# What This Notebook Does:

1. Loads the Vector Store
	* It loads the FAISS index you created earlier (which contains the embeddings of the chunked chest X-ray reports).
	* This index allows for fast similarity search to find relevant text chunks based on a user’s query.


2. Sets Up a Retriever
	* The retriever searches the vector store to find the most similar chunks to the user’s question.
	* In this case, we retrieve the top 3 relevant text chunks.

3. Connects to the LLM
	* The retriever passes the most relevant chunks to an OpenAI GPT model via the LangChain RetrievalQA chain.
	* The model generates a final answer based on the retrieved context.

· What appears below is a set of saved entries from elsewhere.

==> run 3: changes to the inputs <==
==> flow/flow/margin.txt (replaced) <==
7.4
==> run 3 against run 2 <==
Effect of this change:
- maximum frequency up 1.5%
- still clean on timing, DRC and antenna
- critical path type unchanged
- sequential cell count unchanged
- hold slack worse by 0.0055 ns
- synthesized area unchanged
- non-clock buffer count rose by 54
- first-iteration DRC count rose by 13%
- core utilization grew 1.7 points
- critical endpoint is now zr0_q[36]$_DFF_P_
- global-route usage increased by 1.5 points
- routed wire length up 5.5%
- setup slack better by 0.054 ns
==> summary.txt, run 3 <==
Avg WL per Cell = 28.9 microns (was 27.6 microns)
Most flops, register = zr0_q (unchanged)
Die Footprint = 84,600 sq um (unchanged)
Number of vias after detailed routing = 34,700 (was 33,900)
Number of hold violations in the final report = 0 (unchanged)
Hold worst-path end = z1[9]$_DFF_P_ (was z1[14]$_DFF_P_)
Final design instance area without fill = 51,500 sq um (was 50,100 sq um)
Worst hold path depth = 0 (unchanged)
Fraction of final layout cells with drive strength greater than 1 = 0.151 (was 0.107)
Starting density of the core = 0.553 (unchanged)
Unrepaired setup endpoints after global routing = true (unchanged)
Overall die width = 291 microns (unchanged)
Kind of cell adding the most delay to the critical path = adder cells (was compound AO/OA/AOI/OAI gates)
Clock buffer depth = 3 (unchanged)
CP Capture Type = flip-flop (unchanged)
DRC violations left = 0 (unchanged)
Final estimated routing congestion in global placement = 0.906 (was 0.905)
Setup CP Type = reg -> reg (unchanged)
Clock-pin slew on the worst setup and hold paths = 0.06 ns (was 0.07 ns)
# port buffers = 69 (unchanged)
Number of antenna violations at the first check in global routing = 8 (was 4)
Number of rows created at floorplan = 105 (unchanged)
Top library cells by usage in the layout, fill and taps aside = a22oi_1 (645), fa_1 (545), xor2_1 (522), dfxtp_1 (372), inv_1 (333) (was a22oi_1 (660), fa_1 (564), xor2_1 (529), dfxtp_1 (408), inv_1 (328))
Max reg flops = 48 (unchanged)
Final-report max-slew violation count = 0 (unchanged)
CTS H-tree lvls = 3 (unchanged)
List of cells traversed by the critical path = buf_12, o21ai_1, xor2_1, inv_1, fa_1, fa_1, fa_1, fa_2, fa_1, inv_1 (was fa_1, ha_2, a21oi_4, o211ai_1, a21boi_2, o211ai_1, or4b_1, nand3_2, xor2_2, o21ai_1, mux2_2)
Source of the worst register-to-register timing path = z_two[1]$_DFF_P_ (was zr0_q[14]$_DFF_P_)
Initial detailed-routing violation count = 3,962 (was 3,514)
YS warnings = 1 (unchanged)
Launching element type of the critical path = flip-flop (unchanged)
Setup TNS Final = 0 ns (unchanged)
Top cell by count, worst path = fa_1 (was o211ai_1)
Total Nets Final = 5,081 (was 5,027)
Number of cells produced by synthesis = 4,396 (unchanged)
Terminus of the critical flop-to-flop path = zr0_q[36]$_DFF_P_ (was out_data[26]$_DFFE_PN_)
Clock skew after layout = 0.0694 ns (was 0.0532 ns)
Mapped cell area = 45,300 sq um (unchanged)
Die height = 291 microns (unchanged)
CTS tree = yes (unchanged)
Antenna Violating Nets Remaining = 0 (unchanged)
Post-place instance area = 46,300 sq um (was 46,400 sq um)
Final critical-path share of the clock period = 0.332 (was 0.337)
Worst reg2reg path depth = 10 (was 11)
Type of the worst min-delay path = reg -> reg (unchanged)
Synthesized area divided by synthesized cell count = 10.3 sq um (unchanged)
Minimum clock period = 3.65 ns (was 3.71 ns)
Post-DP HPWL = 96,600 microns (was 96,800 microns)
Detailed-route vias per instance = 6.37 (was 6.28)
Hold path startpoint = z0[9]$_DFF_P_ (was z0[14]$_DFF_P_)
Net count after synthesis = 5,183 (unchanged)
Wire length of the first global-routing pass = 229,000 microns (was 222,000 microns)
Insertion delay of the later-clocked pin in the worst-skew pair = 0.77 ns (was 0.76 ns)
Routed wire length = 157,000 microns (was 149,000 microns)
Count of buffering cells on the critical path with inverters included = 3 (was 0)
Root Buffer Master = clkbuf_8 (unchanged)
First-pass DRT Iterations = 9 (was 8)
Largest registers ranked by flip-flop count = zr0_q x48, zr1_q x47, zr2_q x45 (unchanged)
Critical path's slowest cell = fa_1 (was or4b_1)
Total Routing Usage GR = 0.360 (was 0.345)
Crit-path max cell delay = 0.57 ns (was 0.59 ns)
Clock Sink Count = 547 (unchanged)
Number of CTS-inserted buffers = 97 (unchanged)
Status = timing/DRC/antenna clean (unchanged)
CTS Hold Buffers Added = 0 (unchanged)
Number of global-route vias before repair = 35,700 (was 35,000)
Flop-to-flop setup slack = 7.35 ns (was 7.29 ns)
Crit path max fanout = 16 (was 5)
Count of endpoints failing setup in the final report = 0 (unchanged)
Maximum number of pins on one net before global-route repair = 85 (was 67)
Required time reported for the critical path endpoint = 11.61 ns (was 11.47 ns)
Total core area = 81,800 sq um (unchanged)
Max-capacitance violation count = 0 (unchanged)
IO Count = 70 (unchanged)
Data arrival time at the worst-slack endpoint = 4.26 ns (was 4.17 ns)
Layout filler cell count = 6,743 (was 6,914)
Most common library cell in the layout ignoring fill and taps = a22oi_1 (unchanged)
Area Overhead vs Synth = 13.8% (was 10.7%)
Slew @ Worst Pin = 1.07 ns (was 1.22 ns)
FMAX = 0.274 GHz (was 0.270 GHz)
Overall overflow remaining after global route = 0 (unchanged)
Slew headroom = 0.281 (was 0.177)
This is an optimization exercise on Yosys and OpenROAD, whose aim is small area, a short achievable clock period and few clock cycles per item, not a production implementation.
Only simulation tests tie the RTL to the original design; equivalence was not proved.
Power is estimated from default activity; no workload was simulated.

==> config.mk <==
export PLATFORM = sky130hd
export DESIGN_NAME = doubly_linked_list_manager
export DESIGN_NICKNAME = doubly_linked_list_manager
export VERILOG_FILES = /design/flow/design.v
export SDC_FILE = /design/flow/constraint.sdc
export NUM_CORES = 4
export LEC_CHECK = 0
export CAP_MARGIN = 20
export CORE_MARGIN = 2
export CORE_UTILIZATION = 40
export SLEW_MARGIN = 20
==> constraint.sdc <==
create_clock -name core_clock -period 5.5 [get_ports {clk}]
set_input_delay 1.1000 -clock core_clock [delete_from_list [all_inputs] [get_ports {clk}]]
set_output_delay 1.1000 -clock core_clock [all_outputs]
set_load 0.01 [all_outputs]
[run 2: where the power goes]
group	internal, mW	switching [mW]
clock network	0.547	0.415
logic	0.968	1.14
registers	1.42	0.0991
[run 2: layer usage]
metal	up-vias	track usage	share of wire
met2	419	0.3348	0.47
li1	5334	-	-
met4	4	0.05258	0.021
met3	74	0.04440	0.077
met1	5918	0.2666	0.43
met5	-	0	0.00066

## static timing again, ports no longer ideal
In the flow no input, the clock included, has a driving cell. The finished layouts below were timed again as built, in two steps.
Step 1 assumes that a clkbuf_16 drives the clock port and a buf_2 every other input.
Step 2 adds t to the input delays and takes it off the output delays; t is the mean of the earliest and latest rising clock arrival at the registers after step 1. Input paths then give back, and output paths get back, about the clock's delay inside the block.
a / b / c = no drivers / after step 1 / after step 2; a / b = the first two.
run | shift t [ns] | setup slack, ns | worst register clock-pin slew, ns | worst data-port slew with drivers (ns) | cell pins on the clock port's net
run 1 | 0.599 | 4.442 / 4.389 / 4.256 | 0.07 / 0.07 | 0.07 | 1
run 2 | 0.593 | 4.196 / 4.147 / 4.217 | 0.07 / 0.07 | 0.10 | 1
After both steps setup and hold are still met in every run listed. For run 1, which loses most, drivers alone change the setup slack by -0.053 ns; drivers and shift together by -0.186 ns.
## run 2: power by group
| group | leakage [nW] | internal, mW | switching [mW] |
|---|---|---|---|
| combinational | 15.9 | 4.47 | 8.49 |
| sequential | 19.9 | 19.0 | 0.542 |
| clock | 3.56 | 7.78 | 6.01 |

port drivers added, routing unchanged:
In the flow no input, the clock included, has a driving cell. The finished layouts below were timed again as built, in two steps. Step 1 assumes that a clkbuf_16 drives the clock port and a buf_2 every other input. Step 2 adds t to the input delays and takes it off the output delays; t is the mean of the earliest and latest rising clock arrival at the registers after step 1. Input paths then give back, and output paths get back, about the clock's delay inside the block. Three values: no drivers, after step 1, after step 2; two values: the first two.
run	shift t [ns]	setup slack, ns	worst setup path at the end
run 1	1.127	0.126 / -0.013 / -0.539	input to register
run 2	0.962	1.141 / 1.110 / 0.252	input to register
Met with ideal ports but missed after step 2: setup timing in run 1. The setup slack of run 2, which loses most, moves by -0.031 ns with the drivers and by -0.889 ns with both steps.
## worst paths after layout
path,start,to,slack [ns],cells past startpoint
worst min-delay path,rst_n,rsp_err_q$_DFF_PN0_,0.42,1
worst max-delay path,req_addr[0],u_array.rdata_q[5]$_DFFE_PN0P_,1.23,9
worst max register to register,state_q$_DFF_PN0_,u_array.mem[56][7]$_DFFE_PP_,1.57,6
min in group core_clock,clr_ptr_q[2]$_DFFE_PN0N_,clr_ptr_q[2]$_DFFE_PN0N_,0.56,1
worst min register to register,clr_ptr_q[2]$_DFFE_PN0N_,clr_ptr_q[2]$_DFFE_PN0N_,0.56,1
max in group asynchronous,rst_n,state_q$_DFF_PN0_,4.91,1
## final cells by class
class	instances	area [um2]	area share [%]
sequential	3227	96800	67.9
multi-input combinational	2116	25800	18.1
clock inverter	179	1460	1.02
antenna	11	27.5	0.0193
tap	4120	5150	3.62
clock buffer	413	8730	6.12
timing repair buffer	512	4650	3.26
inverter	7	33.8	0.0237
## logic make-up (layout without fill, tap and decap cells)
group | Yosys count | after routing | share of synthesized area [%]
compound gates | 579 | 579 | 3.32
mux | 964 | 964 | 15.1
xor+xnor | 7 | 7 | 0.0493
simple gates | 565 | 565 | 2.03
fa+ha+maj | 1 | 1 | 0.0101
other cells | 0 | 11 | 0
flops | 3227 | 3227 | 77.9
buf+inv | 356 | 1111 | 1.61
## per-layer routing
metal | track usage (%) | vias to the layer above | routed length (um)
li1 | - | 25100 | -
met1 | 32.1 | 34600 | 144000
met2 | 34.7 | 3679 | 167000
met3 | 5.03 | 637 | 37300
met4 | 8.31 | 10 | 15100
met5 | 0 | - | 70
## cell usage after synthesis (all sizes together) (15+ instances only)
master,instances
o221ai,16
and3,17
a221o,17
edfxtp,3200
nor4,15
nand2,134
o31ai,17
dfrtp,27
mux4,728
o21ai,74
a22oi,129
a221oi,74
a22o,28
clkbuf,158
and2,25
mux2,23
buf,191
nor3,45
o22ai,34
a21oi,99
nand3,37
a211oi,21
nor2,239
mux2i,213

4. Builds the RetrievalQA Pipeline
	*	This combines:
	*	The retriever (retrieves relevant chunks)
	*	The LLM (generates an answer)
	*	The return_source_documents=True setting also shows which chunks were used to answer the question, giving you full transparency.

5. Tests the System
	* Provide natural language questions like: “What are the key findings in this chest X-ray report?”
	* The system:
    	- Retrieves relevant text from the dataset
    	- Generates a concise answer
    	- Displays the answer and the supporting source documents

In [1]:
from langchain.vectorstores import FAISS
from langchain.chains import RetrievalQA
from langchain_openai import OpenAI, OpenAIEmbeddings
from langchain.prompts import PromptTemplate
from dotenv import load_dotenv

# Load environment variables
load_dotenv()

# Initialize embeddings
embedding_model = OpenAIEmbeddings()

# Load vector store from disk (trusted local file)
vectorstore = FAISS.load_local(
    "../results/faiss_vectorstore",
    embedding_model,
    allow_dangerous_deserialization=True
)

# Set Up Retriever

In [2]:
retriever = vectorstore.as_retriever(search_kwargs={"k": 3})

In [4]:
# Initialize the LLM
llm = OpenAI(temperature=0)

# Build the RetrievalQA Chain

In [5]:
qa_chain = RetrievalQA.from_chain_type(
    llm=llm,
    retriever=retriever,
    return_source_documents=True
)

# Test the QA System

In [6]:
query = "What are the key findings in this chest X-ray?"
result = qa_chain(query)

print("Answer:")
print(result['result'])

print("\nSources:")
for doc in result['source_documents']:
    print(doc.metadata)

  result = qa_chain(query)


Answer:
 The key findings in this chest X-ray include a small stable foreign body in the left chest, vascular calcifications in the aortic XXXX, mild degenerative changes of the spine, sclerotic lesions within the XXXX, several bilateral rib fractures with evidence of callus formation, and calcified subcarinal and right hilar lymph XXXX. There is also a vague nodular opacity in the right midlung that may be an artifact.

Sources:
{'source': 'report_2234'}
{'source': 'report_2154'}
{'source': 'report_136'}


# RetrievalQA Pipeline

In [9]:
# Set Up the Retriever
retriever = vectorstore.as_retriever(search_kwargs={"k": 3})
# k=3 → Retrieves the top 3 most relevant chunks

# Initialize the LLM
llm = OpenAI(temperature=0)

#  Build the RetrievalQA Chain
qa_chain = RetrievalQA.from_chain_type(
    llm=llm,
    retriever=retriever,
    return_source_documents=True
)

In [10]:
# Test with Example Query
query = "What are the key findings in this chest X-ray report?"
result = qa_chain(query)

print("Answer:")
print(result['result'])

print("\nSources:")
for doc in result['source_documents']:
    print(f"Source: {doc.metadata}")
    print(f"Content: {doc.page_content[:200]}")  # Print first 200 chars
    print("-" * 40)

Answer:
 The key findings in this chest X-ray report include a small stable foreign body over the left chest, vascular calcifications over the aortic XXXX, mild degenerative changes of the spine, sclerotic lesions within the XXXX, several bilateral rib fractures with evidence of callus formation, and normal heart, pulmonary XXXX, and mediastinum.

Sources:
Source: {'source': 'report_2234'}
Content: The heart, pulmonary XXXX and mediastinum are within normal limits. There is no pleural effusion or pneumothorax. There is no focal air space opacity to suggest a pneumonia. There is a small stable XX
----------------------------------------
Source: {'source': 'report_2154'}
Content: The lungs are clear. No suspicious pulmonary mass or nodule is identified. There is no pleural effusion or pneumothorax. Heart size and mediastinal contour are normal. There are sclerotic lesions with
----------------------------------------
Source: {'source': 'report_2356'}
Content: The heart, pulmonary XXXX an